PROBLEM: In how many lines of the records does "plus" appear? Answer with one number.

== Segment start ==

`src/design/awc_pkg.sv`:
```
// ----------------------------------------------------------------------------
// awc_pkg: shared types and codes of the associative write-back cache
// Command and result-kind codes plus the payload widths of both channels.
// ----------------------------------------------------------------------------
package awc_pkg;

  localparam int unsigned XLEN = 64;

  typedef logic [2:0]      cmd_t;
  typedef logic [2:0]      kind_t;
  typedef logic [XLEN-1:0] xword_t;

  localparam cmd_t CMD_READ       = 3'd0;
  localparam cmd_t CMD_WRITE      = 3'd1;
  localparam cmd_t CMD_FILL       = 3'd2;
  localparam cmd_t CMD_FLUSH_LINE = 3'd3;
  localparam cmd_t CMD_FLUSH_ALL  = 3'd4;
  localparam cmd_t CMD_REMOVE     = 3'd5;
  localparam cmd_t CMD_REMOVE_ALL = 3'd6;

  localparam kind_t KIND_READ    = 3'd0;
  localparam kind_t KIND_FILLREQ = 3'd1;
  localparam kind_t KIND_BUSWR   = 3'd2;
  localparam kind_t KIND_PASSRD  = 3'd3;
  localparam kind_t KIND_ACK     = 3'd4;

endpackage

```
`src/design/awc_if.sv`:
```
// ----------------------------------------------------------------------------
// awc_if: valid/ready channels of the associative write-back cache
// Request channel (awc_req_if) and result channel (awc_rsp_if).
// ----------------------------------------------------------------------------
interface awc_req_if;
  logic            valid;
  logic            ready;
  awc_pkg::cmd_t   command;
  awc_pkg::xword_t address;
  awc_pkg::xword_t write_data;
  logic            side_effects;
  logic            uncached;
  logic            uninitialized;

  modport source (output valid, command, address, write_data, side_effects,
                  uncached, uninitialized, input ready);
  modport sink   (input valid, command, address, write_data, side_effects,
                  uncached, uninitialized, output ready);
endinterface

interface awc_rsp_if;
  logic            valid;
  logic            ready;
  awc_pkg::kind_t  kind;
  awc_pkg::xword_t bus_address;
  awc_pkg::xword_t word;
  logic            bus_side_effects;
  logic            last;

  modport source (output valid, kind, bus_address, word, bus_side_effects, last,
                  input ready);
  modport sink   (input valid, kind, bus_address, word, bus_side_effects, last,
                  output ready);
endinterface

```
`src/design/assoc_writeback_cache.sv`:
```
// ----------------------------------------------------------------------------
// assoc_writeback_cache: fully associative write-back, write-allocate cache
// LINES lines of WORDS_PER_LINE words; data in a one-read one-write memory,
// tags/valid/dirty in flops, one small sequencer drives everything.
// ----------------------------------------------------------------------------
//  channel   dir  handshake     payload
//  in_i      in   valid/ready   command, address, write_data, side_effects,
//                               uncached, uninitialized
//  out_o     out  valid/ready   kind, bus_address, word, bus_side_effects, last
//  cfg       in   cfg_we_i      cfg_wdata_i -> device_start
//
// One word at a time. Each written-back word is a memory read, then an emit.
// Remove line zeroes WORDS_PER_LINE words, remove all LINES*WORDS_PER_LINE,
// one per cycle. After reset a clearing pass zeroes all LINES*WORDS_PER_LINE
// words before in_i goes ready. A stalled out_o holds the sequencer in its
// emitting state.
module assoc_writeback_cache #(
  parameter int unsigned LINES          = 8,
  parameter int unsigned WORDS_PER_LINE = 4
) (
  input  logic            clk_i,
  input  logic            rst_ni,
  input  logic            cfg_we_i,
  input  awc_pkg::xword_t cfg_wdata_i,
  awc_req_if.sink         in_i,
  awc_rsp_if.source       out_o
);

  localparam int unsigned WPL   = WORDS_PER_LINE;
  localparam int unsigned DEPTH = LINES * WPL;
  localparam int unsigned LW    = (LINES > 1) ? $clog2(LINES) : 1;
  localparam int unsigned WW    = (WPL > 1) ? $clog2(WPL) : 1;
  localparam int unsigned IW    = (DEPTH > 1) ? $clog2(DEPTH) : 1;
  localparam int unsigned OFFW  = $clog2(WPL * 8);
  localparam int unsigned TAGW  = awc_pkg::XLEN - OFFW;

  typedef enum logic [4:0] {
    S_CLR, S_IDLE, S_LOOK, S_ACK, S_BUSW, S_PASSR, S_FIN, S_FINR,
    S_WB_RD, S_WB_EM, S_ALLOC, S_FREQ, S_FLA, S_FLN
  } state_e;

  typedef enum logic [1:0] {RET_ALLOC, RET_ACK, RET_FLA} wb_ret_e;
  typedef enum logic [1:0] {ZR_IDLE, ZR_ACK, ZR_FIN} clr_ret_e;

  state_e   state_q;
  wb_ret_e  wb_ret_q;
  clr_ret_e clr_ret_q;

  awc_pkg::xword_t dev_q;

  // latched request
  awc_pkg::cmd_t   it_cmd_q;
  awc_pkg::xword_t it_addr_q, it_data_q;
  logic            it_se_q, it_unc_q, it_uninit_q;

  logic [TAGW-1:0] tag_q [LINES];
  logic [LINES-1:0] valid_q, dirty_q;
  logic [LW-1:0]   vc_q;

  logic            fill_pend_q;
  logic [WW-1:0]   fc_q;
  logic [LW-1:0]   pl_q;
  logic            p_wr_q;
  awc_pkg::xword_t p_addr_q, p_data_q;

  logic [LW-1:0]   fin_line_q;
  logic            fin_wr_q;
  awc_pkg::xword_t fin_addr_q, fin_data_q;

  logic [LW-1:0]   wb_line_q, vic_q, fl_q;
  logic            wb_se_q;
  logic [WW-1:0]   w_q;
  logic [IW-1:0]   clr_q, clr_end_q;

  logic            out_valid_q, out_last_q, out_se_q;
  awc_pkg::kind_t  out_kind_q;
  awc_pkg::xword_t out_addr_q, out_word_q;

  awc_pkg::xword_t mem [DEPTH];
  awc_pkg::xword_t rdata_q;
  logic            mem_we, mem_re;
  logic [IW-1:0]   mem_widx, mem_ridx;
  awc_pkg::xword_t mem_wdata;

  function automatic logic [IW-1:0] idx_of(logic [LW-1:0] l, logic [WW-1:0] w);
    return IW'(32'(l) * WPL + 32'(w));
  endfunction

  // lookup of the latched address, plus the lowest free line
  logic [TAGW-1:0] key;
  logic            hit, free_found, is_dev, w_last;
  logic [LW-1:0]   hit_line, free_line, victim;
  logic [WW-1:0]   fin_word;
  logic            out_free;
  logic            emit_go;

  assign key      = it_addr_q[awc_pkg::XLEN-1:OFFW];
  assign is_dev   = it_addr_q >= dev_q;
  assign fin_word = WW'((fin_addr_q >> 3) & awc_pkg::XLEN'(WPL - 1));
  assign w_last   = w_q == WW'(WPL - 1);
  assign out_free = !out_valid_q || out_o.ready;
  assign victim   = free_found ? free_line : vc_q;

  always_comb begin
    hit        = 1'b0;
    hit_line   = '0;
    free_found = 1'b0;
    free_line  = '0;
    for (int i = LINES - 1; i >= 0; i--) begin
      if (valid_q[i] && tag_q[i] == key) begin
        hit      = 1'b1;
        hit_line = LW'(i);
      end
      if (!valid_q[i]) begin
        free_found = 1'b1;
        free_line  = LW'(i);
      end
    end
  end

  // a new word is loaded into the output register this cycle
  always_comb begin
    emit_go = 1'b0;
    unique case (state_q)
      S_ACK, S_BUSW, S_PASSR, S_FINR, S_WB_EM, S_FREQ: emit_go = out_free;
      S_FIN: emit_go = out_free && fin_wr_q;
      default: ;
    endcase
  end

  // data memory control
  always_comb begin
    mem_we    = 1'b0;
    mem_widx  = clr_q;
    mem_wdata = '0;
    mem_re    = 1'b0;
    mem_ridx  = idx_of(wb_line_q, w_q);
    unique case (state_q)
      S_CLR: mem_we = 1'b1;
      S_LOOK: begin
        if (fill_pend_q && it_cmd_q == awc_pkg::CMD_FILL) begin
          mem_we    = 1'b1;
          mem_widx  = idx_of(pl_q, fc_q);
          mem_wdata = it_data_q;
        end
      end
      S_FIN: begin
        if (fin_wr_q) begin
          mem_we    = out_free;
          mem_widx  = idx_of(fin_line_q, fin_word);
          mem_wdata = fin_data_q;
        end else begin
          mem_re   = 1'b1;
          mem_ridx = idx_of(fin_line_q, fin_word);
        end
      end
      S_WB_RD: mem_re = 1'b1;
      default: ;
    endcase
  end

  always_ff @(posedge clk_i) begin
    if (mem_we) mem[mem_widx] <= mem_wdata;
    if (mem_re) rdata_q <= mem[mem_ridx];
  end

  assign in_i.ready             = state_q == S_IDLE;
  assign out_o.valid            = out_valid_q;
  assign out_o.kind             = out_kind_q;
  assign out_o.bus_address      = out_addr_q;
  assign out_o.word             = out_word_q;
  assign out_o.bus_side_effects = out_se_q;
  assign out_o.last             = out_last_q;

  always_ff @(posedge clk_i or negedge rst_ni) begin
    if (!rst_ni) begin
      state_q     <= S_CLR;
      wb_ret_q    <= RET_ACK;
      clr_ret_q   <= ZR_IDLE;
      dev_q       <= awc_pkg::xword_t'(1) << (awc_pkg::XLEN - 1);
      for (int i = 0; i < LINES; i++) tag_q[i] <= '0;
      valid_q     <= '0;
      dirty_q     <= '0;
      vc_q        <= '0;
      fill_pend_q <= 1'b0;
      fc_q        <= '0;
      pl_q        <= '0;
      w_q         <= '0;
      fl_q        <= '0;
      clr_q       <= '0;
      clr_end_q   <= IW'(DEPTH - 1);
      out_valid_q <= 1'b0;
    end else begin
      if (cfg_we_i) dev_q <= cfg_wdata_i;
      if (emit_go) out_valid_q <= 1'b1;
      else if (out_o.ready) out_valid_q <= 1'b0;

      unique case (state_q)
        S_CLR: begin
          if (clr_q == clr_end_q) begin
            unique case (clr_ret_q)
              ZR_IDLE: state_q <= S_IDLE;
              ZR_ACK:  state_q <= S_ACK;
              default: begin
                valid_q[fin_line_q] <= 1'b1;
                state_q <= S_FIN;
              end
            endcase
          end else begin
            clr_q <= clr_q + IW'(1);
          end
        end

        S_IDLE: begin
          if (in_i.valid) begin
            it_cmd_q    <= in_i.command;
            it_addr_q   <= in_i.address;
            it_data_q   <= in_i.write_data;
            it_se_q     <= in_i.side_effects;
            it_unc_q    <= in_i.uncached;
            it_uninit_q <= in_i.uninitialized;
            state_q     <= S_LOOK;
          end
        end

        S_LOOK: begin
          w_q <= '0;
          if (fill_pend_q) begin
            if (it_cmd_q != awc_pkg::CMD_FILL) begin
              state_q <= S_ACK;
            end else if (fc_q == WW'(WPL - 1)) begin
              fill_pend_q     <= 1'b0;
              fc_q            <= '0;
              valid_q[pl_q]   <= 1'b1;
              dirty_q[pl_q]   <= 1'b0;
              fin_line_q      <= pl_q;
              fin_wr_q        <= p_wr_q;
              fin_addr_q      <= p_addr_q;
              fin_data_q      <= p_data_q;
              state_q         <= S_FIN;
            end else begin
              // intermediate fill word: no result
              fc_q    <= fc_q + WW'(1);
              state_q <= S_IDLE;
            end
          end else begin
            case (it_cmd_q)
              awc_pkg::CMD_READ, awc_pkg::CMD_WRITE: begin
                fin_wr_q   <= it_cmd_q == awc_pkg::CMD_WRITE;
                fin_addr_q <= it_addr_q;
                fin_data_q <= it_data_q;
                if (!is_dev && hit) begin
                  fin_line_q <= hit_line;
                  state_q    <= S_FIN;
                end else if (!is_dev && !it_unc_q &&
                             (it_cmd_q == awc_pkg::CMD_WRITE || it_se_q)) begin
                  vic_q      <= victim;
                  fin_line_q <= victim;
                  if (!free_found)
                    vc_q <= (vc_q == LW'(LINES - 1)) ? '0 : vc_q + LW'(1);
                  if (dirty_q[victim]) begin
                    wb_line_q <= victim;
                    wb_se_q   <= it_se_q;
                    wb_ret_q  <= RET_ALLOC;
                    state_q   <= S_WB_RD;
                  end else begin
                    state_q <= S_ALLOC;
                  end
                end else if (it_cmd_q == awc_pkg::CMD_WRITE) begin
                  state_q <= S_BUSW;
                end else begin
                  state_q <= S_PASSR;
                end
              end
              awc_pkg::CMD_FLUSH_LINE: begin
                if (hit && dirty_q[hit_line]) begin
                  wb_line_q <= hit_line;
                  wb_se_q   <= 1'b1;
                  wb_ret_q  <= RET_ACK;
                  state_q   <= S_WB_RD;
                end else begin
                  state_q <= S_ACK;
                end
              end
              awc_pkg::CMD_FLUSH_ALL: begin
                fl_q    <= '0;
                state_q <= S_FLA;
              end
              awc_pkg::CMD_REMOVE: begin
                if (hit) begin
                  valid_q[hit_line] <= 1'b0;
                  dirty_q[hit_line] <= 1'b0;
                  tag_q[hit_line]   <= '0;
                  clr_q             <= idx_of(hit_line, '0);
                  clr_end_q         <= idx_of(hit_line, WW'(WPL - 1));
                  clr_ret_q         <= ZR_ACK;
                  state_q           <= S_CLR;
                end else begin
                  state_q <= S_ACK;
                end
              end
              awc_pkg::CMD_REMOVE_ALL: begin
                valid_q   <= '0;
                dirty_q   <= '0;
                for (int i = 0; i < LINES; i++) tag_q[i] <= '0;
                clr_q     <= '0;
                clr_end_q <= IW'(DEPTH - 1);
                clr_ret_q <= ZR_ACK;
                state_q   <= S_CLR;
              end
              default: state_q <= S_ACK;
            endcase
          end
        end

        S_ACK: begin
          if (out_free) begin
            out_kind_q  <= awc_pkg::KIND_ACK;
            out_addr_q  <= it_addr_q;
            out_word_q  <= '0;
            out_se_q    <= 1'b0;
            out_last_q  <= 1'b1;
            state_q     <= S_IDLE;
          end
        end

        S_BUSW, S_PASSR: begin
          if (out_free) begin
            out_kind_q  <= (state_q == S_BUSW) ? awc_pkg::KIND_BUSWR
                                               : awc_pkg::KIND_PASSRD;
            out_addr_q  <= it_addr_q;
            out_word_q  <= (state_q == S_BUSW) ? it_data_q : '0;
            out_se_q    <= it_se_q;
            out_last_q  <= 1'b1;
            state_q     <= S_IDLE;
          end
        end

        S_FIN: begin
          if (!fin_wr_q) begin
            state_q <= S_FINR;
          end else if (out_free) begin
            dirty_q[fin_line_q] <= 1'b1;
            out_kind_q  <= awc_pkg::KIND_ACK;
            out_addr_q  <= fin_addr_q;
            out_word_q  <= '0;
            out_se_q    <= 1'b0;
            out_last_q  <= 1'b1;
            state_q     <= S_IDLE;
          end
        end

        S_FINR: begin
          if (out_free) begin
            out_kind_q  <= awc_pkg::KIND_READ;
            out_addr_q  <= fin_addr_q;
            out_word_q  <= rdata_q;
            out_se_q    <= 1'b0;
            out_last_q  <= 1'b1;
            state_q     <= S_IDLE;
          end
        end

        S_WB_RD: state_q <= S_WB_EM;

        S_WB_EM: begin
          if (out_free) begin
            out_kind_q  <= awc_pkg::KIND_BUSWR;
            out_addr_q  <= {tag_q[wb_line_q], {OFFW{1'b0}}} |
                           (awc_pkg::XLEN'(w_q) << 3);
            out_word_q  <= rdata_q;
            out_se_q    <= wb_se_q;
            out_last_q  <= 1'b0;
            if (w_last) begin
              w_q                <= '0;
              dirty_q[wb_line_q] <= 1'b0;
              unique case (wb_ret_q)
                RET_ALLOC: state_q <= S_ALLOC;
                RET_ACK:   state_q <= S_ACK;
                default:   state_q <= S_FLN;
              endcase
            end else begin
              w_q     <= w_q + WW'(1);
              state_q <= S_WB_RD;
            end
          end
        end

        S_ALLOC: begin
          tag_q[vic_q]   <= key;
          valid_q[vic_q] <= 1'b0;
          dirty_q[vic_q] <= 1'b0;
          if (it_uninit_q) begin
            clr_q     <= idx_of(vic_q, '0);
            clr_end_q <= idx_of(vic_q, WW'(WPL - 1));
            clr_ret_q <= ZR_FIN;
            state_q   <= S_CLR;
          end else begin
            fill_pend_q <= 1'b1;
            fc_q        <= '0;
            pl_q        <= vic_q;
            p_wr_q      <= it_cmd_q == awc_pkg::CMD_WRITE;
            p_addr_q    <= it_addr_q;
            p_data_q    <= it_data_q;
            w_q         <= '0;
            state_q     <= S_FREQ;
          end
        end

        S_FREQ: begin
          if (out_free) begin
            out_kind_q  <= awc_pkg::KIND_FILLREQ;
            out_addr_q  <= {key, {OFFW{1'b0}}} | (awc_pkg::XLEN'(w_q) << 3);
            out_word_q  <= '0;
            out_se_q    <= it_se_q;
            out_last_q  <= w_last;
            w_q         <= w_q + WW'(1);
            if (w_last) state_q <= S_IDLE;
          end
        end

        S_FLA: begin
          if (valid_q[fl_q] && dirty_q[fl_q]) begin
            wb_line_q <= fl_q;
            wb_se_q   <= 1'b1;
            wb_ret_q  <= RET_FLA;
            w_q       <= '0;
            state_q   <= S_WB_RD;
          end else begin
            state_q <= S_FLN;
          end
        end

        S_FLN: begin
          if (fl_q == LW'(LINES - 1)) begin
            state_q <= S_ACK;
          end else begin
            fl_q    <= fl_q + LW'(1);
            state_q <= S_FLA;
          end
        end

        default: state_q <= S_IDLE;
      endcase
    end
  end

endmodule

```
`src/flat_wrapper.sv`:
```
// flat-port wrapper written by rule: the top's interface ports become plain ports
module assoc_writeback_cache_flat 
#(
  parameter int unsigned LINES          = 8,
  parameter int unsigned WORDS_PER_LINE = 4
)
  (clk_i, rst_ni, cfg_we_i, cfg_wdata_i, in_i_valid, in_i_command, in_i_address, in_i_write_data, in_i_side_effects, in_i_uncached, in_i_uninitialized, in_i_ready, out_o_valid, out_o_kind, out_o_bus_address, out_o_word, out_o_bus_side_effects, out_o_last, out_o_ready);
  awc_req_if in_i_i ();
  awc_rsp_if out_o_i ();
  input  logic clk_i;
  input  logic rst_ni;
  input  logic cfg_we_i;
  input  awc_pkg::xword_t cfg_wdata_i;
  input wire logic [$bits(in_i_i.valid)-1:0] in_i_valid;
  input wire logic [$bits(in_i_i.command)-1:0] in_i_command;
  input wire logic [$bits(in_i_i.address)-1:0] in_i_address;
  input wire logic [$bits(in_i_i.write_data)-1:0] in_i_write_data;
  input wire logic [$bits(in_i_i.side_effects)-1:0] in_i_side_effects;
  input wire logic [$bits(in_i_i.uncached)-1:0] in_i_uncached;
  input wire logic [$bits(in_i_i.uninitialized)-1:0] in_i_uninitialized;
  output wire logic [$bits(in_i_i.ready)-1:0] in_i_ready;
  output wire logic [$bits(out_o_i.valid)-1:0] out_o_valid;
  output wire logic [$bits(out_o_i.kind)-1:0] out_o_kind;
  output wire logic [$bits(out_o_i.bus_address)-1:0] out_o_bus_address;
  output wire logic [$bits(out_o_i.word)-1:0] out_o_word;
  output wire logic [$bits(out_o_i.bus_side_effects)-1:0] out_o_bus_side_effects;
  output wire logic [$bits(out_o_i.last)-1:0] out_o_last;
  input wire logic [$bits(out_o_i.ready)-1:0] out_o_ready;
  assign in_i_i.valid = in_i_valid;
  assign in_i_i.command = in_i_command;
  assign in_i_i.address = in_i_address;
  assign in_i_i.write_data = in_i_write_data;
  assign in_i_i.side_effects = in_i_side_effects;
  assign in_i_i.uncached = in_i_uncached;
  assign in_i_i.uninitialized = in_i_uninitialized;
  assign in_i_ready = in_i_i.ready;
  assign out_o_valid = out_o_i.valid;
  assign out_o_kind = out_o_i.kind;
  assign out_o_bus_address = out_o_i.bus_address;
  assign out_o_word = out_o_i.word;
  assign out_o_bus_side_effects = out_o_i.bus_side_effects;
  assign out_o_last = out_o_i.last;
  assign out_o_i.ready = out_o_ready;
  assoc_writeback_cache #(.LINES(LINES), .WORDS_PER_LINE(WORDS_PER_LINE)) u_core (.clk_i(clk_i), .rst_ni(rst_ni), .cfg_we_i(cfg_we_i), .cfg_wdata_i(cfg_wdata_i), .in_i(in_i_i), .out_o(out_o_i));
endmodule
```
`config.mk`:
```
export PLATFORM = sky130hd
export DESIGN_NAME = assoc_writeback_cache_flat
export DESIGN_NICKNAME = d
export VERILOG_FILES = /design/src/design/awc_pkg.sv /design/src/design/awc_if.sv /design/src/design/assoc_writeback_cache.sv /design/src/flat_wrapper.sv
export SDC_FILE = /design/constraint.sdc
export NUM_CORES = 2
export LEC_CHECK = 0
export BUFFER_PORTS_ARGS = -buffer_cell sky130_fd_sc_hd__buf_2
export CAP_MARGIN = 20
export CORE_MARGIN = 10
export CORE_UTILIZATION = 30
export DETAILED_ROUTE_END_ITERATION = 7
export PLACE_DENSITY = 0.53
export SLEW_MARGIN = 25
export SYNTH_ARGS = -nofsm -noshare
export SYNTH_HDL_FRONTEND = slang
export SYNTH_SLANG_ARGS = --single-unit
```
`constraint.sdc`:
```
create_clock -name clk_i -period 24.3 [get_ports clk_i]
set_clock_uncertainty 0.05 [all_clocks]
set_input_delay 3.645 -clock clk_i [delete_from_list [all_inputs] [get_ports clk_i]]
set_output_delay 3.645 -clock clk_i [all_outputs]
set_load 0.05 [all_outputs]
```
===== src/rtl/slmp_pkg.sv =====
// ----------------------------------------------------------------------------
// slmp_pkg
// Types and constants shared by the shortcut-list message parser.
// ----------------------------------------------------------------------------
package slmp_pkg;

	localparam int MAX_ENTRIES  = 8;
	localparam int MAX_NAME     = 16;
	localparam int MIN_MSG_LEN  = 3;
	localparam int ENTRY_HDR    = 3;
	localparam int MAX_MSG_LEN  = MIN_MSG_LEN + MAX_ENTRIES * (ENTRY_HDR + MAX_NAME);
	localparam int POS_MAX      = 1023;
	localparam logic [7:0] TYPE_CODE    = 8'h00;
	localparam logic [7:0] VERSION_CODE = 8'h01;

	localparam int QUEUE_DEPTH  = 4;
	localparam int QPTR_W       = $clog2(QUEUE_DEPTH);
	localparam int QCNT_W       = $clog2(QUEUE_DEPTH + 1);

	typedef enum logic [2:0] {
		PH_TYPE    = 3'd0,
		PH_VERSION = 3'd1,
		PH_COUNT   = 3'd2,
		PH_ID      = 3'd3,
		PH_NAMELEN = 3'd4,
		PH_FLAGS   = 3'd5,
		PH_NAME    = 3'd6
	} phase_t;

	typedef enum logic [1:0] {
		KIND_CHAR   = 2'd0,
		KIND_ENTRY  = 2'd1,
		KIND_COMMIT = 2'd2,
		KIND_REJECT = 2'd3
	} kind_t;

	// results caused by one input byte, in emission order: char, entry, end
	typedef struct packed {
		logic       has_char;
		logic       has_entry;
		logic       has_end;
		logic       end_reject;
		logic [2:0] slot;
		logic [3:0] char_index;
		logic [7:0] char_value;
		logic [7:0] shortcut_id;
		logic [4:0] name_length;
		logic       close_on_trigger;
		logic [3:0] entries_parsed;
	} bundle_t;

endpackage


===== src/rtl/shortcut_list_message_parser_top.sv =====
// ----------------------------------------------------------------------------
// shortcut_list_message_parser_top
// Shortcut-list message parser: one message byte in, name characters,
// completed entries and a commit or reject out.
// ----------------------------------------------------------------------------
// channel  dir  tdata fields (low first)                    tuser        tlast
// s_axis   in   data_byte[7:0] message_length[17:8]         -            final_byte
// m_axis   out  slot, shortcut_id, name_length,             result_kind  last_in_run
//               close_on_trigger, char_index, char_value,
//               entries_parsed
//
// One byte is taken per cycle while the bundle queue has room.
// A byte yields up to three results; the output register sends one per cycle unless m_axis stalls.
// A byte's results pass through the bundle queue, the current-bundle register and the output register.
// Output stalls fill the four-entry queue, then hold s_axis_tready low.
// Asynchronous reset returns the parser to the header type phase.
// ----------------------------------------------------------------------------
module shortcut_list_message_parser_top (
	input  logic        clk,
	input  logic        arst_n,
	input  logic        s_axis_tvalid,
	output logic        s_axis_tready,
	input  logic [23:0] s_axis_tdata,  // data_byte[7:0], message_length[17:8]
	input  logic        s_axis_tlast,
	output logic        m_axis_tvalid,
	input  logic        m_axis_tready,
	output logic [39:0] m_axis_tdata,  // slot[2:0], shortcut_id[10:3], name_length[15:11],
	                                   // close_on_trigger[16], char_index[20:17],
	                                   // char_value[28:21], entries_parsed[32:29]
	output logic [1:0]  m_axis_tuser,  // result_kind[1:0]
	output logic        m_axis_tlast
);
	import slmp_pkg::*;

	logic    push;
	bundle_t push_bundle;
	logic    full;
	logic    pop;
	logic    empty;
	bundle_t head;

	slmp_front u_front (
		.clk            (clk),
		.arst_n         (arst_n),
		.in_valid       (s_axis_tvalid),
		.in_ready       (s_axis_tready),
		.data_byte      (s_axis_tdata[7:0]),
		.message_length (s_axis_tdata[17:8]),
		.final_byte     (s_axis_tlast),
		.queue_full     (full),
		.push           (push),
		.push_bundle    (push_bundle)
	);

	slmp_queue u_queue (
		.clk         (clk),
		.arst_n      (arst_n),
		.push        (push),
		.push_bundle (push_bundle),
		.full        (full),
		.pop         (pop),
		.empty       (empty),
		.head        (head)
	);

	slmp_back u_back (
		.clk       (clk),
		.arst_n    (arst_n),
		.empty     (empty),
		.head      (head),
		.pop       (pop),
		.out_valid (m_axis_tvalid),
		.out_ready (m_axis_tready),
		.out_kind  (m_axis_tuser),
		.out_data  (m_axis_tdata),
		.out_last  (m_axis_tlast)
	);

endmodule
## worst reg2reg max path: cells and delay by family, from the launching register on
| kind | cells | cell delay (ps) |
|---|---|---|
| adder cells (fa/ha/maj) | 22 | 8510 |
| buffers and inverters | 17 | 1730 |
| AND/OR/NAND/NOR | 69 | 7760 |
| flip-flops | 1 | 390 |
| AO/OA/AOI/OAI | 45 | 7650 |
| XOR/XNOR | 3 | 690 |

== Segment end ==

OUTPUT OF THE TASK: 2